*** Input Section Begins ***

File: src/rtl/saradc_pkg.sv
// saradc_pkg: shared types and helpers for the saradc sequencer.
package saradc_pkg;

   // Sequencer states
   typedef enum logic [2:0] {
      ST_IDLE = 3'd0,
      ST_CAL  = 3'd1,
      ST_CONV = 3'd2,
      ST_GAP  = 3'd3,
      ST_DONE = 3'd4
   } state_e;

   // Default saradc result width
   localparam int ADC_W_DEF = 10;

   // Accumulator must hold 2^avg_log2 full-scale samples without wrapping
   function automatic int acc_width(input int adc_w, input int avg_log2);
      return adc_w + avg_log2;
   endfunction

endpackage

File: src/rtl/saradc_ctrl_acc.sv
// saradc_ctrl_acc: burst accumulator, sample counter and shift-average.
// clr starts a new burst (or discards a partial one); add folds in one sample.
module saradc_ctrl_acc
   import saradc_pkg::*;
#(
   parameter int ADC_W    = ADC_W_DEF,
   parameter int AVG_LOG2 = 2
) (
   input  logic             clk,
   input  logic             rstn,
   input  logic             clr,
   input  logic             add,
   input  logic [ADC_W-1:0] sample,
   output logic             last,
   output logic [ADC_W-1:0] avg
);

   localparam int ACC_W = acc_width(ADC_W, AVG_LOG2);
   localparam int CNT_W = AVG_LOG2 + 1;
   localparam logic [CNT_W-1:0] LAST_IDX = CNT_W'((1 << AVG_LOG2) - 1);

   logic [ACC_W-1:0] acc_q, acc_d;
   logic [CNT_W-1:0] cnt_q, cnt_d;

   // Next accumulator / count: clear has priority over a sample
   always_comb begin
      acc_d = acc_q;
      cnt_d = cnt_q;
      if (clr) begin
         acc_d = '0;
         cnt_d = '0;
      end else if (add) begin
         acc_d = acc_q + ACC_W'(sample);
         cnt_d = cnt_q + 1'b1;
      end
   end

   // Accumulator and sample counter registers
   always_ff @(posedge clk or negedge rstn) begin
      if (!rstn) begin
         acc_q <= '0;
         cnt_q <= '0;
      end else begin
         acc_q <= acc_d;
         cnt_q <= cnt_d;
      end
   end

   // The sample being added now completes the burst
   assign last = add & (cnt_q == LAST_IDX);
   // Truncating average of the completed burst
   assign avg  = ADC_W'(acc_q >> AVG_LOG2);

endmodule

*** Input Section Ends ***
*** Input Section Begins ***

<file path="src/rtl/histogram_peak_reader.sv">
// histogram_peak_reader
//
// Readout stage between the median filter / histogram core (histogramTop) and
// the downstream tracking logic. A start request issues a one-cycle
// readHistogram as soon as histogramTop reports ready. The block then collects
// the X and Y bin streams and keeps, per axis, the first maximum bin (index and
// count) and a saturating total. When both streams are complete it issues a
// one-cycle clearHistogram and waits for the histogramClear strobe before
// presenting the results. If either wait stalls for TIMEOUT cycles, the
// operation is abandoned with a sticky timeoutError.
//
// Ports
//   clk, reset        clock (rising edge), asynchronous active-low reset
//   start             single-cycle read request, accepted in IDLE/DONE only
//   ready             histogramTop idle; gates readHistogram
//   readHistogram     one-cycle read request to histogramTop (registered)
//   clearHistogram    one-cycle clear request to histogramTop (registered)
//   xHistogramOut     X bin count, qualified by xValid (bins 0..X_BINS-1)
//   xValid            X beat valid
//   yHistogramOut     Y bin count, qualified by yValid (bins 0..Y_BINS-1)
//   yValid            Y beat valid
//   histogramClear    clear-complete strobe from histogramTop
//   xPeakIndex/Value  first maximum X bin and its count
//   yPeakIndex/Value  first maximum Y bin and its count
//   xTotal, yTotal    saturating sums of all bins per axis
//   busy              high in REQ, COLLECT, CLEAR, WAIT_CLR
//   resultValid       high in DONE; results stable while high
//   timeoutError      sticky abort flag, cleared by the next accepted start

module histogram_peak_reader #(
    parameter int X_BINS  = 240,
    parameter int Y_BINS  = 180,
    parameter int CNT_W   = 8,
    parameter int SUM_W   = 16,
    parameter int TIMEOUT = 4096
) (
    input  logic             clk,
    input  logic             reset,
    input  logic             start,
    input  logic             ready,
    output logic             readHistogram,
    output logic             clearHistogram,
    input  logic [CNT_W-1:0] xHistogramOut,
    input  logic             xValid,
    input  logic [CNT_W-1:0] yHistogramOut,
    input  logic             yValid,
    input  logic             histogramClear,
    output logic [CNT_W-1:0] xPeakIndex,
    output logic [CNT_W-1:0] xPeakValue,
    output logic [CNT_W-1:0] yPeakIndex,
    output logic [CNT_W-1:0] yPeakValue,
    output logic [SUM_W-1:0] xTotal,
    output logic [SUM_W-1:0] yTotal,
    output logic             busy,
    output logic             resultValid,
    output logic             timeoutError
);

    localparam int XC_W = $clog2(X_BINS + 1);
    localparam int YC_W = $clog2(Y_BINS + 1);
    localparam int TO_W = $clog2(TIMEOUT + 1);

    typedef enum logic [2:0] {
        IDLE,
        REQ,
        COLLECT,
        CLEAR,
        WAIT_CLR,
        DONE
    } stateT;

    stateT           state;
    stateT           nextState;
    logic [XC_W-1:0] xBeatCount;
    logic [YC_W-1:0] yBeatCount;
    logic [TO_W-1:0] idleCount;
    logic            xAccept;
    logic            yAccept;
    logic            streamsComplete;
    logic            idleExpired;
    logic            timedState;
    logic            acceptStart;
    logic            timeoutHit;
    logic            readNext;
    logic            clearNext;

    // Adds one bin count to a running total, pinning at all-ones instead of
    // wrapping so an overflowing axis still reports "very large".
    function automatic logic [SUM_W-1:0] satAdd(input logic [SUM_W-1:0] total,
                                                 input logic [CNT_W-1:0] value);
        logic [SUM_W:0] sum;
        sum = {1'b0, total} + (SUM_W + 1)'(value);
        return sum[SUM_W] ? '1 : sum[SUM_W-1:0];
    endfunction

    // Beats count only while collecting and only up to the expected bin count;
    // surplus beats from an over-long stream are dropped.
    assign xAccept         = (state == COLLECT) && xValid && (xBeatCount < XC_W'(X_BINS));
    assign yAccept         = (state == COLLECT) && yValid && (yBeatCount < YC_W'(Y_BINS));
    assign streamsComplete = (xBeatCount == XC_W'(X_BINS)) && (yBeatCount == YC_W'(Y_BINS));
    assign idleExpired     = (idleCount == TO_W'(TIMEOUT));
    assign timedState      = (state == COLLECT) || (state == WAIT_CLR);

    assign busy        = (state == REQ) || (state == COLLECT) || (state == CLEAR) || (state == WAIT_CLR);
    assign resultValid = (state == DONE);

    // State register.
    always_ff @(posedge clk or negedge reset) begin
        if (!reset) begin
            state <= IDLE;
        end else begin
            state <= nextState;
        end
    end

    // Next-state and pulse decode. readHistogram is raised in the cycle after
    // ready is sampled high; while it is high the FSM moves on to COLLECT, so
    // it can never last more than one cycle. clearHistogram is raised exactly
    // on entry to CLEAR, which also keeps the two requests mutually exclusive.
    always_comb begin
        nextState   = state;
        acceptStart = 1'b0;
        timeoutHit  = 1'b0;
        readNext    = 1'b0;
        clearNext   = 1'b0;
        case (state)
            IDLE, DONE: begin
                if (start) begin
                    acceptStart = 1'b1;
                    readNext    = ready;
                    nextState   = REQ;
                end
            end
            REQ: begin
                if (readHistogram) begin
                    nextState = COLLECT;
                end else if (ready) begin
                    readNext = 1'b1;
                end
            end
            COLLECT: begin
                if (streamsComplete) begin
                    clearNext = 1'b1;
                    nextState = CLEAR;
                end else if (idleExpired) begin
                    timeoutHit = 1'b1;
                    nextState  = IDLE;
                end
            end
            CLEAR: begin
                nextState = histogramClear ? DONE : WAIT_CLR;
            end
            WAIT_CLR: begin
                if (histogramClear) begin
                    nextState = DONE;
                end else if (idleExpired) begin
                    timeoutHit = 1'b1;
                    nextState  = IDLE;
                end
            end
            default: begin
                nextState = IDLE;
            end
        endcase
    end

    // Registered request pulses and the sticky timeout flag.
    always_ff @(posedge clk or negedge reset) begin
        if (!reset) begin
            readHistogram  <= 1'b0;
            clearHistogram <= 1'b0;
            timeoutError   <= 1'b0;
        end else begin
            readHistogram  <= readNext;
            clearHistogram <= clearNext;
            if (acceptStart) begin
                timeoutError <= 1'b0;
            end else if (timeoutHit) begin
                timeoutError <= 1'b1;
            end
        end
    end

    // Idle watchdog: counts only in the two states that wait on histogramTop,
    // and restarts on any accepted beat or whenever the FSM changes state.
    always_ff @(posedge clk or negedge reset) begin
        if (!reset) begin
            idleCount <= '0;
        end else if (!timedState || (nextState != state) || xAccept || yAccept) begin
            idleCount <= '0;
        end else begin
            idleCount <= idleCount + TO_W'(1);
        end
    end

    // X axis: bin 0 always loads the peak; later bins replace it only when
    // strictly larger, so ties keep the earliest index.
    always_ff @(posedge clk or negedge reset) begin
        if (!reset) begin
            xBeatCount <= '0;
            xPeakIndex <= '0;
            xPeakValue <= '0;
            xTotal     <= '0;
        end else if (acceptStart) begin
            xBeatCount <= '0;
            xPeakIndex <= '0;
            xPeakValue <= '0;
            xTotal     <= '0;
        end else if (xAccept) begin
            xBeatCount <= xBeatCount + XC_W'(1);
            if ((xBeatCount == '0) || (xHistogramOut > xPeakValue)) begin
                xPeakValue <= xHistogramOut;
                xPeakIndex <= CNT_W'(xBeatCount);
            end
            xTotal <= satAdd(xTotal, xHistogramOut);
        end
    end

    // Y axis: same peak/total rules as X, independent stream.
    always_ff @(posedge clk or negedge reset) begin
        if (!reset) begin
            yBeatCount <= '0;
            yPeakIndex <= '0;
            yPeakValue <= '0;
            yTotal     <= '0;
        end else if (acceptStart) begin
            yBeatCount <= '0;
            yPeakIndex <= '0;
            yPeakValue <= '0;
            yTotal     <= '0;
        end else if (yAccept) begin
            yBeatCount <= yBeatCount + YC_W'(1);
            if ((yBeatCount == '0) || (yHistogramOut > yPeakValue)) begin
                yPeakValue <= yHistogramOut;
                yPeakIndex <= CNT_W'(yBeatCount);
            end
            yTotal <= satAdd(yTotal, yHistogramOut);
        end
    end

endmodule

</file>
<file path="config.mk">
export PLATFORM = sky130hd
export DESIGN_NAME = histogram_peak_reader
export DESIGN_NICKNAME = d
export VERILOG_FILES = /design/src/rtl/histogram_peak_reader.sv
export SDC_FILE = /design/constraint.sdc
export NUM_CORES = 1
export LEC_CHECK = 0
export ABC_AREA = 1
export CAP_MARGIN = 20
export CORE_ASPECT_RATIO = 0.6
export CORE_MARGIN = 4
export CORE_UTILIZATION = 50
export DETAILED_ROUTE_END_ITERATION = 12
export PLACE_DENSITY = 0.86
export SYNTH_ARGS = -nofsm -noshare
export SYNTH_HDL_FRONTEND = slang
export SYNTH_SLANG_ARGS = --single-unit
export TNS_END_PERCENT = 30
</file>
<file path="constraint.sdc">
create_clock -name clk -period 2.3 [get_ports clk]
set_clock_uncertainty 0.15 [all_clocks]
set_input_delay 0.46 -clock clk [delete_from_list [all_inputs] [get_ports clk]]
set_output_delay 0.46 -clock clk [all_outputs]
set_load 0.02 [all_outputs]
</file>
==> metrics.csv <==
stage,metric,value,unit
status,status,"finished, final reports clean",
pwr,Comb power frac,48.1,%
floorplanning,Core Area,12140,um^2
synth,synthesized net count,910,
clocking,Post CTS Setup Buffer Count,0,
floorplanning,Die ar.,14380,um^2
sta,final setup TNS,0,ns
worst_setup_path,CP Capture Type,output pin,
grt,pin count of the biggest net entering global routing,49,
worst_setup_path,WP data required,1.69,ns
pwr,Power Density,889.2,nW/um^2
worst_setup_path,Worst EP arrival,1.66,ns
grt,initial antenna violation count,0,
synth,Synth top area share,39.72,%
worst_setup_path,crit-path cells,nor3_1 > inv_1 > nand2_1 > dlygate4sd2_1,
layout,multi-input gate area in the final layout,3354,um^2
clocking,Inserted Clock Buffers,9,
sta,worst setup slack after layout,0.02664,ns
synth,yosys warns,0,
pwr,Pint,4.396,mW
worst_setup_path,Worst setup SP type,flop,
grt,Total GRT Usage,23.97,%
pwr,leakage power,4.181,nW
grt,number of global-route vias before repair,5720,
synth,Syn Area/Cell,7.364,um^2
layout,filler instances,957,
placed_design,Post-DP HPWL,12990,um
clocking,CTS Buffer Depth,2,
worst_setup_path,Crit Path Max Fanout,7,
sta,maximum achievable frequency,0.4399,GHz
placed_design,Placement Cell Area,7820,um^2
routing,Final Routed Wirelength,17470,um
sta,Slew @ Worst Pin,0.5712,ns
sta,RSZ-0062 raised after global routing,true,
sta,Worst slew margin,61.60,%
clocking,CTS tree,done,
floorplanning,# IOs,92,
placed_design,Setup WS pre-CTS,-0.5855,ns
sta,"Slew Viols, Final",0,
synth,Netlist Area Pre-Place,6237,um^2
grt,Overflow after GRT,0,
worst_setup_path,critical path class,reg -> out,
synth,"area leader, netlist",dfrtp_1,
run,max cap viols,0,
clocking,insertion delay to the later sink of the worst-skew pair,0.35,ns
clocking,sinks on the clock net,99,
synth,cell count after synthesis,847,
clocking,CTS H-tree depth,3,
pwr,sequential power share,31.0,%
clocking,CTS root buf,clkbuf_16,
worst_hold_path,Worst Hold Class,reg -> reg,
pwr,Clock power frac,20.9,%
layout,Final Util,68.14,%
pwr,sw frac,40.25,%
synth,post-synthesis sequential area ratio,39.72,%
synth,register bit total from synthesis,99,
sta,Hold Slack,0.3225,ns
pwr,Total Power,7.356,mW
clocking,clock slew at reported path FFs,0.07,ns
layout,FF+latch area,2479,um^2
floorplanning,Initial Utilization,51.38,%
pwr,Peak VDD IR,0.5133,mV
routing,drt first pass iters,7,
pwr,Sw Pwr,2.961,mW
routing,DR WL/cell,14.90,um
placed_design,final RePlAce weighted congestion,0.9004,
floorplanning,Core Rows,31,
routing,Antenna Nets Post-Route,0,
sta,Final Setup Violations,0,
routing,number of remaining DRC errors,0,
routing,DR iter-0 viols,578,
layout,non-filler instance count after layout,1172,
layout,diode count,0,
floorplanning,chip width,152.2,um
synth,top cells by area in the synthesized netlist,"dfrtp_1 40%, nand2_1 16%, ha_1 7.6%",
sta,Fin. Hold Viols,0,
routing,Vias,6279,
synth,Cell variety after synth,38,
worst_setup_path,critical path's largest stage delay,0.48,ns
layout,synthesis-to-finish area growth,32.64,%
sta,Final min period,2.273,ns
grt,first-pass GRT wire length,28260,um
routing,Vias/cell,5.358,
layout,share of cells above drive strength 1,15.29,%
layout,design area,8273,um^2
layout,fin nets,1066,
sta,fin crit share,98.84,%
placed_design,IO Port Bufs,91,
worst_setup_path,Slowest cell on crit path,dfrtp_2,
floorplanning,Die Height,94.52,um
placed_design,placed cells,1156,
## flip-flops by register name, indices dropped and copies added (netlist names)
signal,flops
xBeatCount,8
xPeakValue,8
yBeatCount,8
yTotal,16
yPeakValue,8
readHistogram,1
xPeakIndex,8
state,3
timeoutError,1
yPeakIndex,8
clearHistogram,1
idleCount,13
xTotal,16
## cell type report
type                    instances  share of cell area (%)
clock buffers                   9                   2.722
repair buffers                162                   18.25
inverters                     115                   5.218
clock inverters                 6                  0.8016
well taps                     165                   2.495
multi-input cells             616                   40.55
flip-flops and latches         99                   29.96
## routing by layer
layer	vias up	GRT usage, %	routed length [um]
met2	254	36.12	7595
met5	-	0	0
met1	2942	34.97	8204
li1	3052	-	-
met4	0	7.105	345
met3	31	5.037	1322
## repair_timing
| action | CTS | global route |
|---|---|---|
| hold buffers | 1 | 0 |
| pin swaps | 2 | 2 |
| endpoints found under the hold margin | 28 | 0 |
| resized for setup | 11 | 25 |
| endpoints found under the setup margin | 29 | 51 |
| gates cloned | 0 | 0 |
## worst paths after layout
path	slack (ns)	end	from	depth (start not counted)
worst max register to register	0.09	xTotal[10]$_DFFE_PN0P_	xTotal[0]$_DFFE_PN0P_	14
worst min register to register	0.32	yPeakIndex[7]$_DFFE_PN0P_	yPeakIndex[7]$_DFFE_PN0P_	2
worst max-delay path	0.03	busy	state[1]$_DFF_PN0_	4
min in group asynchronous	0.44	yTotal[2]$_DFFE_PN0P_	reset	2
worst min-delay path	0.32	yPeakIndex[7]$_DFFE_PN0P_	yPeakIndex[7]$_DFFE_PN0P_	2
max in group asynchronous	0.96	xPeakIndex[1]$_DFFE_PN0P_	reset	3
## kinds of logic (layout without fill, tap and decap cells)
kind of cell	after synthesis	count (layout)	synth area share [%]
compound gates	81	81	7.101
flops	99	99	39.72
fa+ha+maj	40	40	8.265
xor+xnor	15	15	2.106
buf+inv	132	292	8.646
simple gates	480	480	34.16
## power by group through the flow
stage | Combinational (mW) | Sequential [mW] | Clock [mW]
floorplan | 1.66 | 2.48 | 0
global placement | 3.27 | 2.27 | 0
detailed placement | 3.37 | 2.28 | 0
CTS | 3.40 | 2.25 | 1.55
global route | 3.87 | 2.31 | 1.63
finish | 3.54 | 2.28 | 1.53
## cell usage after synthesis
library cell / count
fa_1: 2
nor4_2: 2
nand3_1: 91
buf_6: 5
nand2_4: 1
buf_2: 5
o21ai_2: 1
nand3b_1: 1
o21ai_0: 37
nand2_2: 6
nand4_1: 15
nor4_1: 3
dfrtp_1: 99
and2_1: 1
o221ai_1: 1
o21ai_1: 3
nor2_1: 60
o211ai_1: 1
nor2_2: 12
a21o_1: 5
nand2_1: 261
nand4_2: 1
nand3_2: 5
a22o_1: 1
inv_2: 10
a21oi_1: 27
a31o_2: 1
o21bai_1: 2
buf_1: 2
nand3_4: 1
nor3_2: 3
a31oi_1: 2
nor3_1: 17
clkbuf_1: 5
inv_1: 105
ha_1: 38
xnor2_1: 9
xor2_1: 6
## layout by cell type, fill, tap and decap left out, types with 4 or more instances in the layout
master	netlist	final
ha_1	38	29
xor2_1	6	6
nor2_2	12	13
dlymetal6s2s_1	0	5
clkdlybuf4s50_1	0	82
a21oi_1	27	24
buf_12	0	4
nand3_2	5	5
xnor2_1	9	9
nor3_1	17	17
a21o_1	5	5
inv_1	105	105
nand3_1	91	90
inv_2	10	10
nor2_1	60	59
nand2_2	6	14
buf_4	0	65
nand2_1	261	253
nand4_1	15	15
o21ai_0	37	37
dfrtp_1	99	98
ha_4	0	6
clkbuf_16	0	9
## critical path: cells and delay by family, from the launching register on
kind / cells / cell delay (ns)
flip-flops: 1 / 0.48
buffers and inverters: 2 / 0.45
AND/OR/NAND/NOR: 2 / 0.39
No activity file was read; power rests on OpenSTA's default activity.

*** Input Section Ends ***

# What the task asks
For the lines above, output exactly those from the line containing "synth,Synth top area share,39.72,%" through the line containing "routing,Final Routed Wirelength,17470,um", and skip the others.

# Output of the exercise
synth,Synth top area share,39.72,%
worst_setup_path,crit-path cells,nor3_1 > inv_1 > nand2_1 > dlygate4sd2_1,
layout,multi-input gate area in the final layout,3354,um^2
clocking,Inserted Clock Buffers,9,
sta,worst setup slack after layout,0.02664,ns
synth,yosys warns,0,
pwr,Pint,4.396,mW
worst_setup_path,Worst setup SP type,flop,
grt,Total GRT Usage,23.97,%
pwr,leakage power,4.181,nW
grt,number of global-route vias before repair,5720,
synth,Syn Area/Cell,7.364,um^2
layout,filler instances,957,
placed_design,Post-DP HPWL,12990,um
clocking,CTS Buffer Depth,2,
worst_setup_path,Crit Path Max Fanout,7,
sta,maximum achievable frequency,0.4399,GHz
placed_design,Placement Cell Area,7820,um^2
routing,Final Routed Wirelength,17470,um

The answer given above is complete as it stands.